* _Exercise_: In the listing below, locate the line containing "arrival_ps = 1495" and the line containing "synth_period_minus_slack_ps = 1821". Output both of them and every line between, exactly as written, and nothing more.

Material supplied Start Marker

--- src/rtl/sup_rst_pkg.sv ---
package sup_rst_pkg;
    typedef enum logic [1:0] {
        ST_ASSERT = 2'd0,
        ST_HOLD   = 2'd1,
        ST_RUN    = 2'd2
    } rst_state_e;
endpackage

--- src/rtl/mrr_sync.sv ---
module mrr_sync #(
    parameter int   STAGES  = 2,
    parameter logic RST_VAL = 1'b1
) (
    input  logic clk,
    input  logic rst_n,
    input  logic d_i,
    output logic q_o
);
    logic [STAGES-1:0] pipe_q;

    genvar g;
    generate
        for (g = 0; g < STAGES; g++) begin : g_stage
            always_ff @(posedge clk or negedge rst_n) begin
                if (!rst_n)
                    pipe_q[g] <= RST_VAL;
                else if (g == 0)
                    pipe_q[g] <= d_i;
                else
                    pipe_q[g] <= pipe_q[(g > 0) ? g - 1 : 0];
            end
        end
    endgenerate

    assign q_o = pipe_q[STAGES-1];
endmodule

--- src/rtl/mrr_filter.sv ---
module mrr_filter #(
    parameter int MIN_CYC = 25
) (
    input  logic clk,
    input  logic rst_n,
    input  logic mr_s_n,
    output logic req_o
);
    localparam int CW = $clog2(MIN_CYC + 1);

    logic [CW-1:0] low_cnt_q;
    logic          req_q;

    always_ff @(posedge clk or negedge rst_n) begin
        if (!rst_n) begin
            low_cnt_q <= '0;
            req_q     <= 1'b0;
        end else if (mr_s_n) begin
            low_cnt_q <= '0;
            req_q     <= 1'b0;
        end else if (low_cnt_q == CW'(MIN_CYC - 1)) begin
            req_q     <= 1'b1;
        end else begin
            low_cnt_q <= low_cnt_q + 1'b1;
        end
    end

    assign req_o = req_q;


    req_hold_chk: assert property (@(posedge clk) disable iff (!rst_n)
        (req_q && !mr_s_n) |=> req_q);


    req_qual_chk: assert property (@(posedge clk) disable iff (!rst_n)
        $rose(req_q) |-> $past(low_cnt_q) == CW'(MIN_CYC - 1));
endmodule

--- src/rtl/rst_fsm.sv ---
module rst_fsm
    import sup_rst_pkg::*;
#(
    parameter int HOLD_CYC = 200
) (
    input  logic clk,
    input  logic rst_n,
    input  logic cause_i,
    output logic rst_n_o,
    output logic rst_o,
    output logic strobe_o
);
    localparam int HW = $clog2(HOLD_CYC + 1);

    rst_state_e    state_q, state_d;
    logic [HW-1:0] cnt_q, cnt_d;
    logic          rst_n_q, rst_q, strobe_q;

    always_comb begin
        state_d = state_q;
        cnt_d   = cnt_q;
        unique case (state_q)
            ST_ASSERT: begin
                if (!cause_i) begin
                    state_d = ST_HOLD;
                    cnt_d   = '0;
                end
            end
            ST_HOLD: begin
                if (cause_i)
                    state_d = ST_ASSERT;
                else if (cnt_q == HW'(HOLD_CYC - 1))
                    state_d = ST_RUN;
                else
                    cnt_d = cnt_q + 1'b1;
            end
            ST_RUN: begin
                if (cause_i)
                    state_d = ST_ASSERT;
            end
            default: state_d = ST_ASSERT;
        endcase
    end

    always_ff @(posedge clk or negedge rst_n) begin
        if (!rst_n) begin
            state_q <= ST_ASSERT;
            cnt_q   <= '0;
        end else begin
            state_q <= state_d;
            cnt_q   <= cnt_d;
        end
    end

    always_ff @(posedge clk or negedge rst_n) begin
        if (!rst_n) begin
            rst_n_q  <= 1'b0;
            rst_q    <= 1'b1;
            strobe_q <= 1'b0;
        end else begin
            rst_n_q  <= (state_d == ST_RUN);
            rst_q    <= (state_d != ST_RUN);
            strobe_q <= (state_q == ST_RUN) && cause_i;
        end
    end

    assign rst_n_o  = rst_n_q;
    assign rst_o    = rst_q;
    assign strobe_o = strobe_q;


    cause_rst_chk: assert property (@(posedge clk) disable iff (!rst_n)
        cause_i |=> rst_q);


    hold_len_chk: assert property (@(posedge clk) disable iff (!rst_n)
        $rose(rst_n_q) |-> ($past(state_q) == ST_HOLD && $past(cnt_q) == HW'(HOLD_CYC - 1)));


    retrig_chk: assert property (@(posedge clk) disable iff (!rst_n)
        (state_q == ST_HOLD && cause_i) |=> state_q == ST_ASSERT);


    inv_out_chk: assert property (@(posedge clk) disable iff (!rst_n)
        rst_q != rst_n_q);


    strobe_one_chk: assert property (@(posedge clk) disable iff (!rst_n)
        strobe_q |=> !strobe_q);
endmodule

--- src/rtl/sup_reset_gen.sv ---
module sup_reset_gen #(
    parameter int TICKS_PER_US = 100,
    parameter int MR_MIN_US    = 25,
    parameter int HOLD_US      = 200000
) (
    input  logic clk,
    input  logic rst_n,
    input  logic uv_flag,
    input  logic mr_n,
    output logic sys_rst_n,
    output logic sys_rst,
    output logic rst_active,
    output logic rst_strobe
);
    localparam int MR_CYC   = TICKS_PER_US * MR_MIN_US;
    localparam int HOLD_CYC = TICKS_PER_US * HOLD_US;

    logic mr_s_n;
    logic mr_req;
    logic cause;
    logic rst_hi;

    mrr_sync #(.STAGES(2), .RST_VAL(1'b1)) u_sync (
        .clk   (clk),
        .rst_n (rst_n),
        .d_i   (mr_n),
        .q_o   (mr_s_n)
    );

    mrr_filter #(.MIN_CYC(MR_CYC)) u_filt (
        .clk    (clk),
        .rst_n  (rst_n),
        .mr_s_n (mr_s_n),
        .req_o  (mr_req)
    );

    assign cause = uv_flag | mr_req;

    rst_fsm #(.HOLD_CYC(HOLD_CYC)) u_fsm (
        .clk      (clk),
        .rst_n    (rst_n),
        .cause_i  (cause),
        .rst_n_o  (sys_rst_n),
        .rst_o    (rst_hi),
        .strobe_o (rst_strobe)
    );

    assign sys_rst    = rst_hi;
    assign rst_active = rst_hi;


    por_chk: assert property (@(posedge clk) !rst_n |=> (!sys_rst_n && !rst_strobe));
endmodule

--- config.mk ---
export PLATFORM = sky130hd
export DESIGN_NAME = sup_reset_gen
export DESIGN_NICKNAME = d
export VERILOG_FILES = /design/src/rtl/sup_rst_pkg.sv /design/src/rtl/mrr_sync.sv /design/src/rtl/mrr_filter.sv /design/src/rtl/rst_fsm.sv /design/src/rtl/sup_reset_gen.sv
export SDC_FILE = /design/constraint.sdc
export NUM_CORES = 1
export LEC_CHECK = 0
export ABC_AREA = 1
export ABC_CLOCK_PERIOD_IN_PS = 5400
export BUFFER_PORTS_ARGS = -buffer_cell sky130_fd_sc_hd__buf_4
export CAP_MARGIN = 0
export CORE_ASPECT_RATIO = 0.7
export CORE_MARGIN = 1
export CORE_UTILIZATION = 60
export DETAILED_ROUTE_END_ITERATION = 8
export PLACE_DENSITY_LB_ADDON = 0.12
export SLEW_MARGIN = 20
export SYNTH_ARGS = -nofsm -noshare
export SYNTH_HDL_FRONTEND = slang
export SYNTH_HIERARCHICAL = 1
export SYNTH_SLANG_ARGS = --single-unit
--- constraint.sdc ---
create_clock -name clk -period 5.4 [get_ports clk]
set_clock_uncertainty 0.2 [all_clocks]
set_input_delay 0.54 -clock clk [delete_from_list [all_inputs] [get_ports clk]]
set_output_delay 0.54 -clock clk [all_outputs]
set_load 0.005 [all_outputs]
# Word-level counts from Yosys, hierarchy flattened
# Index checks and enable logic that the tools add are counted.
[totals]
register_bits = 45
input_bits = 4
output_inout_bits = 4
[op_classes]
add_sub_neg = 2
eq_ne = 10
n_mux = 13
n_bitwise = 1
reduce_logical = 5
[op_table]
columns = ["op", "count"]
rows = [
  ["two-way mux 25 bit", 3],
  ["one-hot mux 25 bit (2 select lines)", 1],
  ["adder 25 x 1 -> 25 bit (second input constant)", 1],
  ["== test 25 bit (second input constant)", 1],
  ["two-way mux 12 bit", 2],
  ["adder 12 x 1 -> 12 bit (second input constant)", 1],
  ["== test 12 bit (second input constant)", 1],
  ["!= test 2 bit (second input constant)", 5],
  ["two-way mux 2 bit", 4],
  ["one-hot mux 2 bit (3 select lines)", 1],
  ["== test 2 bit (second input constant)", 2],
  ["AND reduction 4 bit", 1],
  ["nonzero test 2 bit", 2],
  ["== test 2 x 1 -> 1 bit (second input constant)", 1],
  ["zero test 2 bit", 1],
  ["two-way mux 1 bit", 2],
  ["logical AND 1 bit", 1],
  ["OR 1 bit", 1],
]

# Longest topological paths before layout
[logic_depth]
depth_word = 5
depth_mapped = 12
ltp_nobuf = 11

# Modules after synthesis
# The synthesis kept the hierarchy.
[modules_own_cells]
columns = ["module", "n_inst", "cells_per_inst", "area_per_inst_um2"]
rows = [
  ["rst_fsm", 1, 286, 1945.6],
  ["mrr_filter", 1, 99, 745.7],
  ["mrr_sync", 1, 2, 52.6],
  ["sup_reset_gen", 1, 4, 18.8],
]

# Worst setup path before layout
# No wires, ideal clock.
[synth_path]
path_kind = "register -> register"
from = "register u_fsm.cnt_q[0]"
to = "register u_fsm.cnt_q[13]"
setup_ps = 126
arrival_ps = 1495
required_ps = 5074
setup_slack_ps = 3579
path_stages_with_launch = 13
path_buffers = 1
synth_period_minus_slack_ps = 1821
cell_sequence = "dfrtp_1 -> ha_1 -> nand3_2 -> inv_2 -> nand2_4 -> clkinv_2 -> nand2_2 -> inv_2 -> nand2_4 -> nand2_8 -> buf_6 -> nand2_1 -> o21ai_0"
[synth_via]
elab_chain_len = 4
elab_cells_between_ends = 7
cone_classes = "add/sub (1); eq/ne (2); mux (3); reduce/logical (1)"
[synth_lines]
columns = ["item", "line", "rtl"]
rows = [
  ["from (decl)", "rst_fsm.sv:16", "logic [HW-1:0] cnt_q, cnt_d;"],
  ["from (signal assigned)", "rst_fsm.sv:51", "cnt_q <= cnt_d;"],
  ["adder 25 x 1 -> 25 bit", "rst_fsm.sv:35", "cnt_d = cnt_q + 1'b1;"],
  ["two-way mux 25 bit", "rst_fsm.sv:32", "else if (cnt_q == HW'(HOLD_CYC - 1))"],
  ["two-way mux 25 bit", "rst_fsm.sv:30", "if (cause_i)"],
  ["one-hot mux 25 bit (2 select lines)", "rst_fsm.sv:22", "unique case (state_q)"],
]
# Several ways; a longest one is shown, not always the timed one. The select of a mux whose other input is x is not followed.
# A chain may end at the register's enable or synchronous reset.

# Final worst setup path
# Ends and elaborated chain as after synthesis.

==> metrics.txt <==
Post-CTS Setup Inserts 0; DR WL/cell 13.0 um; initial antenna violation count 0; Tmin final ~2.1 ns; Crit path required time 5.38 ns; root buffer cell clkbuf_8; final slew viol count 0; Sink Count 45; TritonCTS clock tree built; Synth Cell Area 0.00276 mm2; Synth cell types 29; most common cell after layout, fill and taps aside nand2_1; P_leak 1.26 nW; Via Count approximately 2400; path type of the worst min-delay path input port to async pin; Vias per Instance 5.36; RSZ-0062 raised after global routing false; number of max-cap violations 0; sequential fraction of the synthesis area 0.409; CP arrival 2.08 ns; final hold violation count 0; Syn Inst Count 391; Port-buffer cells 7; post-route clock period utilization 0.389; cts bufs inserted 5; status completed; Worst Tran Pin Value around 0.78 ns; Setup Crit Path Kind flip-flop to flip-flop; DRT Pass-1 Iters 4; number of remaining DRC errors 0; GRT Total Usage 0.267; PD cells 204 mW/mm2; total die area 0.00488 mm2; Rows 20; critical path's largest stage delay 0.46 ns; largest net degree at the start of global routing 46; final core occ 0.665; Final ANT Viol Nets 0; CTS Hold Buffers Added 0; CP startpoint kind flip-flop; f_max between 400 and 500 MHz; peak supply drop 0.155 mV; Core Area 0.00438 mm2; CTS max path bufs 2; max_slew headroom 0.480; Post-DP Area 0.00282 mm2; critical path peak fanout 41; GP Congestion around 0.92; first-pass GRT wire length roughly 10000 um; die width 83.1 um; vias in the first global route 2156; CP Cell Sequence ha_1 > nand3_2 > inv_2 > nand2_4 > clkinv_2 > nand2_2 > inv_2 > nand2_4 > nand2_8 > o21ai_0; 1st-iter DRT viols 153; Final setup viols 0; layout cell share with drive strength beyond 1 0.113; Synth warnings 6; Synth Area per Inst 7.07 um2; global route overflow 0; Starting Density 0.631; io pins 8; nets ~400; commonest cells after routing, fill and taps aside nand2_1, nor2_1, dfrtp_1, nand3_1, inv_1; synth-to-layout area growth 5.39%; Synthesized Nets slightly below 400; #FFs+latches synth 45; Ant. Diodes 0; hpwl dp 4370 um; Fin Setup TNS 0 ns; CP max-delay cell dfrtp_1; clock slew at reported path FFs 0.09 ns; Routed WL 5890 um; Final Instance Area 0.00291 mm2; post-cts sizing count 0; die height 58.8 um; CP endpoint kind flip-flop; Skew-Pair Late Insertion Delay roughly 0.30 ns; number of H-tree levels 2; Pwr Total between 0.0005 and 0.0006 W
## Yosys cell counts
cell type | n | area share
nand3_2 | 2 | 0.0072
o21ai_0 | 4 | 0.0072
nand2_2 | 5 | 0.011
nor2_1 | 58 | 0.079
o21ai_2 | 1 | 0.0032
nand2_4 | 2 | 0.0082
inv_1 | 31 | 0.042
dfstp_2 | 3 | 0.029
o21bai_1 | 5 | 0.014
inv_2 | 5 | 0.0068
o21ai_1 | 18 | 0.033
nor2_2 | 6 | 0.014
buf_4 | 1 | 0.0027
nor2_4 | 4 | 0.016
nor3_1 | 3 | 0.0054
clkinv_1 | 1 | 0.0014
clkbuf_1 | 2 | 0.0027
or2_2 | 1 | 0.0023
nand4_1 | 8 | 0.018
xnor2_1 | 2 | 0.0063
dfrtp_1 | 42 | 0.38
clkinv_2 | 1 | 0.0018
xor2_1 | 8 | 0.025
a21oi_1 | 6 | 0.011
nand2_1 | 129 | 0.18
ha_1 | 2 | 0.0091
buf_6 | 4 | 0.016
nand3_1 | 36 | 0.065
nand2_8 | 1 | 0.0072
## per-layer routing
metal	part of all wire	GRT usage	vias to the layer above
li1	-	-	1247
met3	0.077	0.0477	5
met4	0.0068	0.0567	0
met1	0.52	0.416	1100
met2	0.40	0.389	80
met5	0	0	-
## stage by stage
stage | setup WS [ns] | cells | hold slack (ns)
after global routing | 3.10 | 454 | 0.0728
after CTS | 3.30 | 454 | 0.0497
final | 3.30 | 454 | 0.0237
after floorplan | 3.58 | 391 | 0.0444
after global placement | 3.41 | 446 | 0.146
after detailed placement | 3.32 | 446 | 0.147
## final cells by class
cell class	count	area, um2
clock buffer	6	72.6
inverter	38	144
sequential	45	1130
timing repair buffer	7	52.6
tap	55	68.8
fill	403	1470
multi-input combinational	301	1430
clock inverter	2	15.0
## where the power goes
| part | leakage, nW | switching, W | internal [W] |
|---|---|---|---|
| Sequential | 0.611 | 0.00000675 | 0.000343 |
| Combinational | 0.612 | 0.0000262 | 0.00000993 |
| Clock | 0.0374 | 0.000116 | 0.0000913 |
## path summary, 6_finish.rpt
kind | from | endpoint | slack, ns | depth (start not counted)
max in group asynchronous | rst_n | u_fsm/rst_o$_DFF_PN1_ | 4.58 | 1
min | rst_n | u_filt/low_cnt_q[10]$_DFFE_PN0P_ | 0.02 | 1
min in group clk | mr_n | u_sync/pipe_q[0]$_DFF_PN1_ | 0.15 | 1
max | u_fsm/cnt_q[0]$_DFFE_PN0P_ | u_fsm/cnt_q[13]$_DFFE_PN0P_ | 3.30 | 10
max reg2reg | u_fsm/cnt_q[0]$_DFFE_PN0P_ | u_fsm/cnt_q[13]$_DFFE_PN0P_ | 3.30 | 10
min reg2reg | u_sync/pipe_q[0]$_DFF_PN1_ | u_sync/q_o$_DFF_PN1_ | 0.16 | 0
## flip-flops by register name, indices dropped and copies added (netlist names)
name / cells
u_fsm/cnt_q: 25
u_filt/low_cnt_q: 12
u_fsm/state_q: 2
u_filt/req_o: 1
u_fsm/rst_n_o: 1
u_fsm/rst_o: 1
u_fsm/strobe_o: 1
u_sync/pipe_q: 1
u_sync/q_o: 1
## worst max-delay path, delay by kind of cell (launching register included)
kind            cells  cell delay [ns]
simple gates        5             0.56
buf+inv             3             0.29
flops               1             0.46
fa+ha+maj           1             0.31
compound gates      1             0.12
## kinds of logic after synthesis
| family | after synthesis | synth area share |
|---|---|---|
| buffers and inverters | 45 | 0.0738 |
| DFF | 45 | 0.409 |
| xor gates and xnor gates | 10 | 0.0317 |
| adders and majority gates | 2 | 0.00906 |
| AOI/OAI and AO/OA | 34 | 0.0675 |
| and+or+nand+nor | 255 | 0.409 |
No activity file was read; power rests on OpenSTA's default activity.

Material supplied End Marker

* _Task result_:
arrival_ps = 1495
required_ps = 5074
setup_slack_ps = 3579
path_stages_with_launch = 13
path_buffers = 1
synth_period_minus_slack_ps = 1821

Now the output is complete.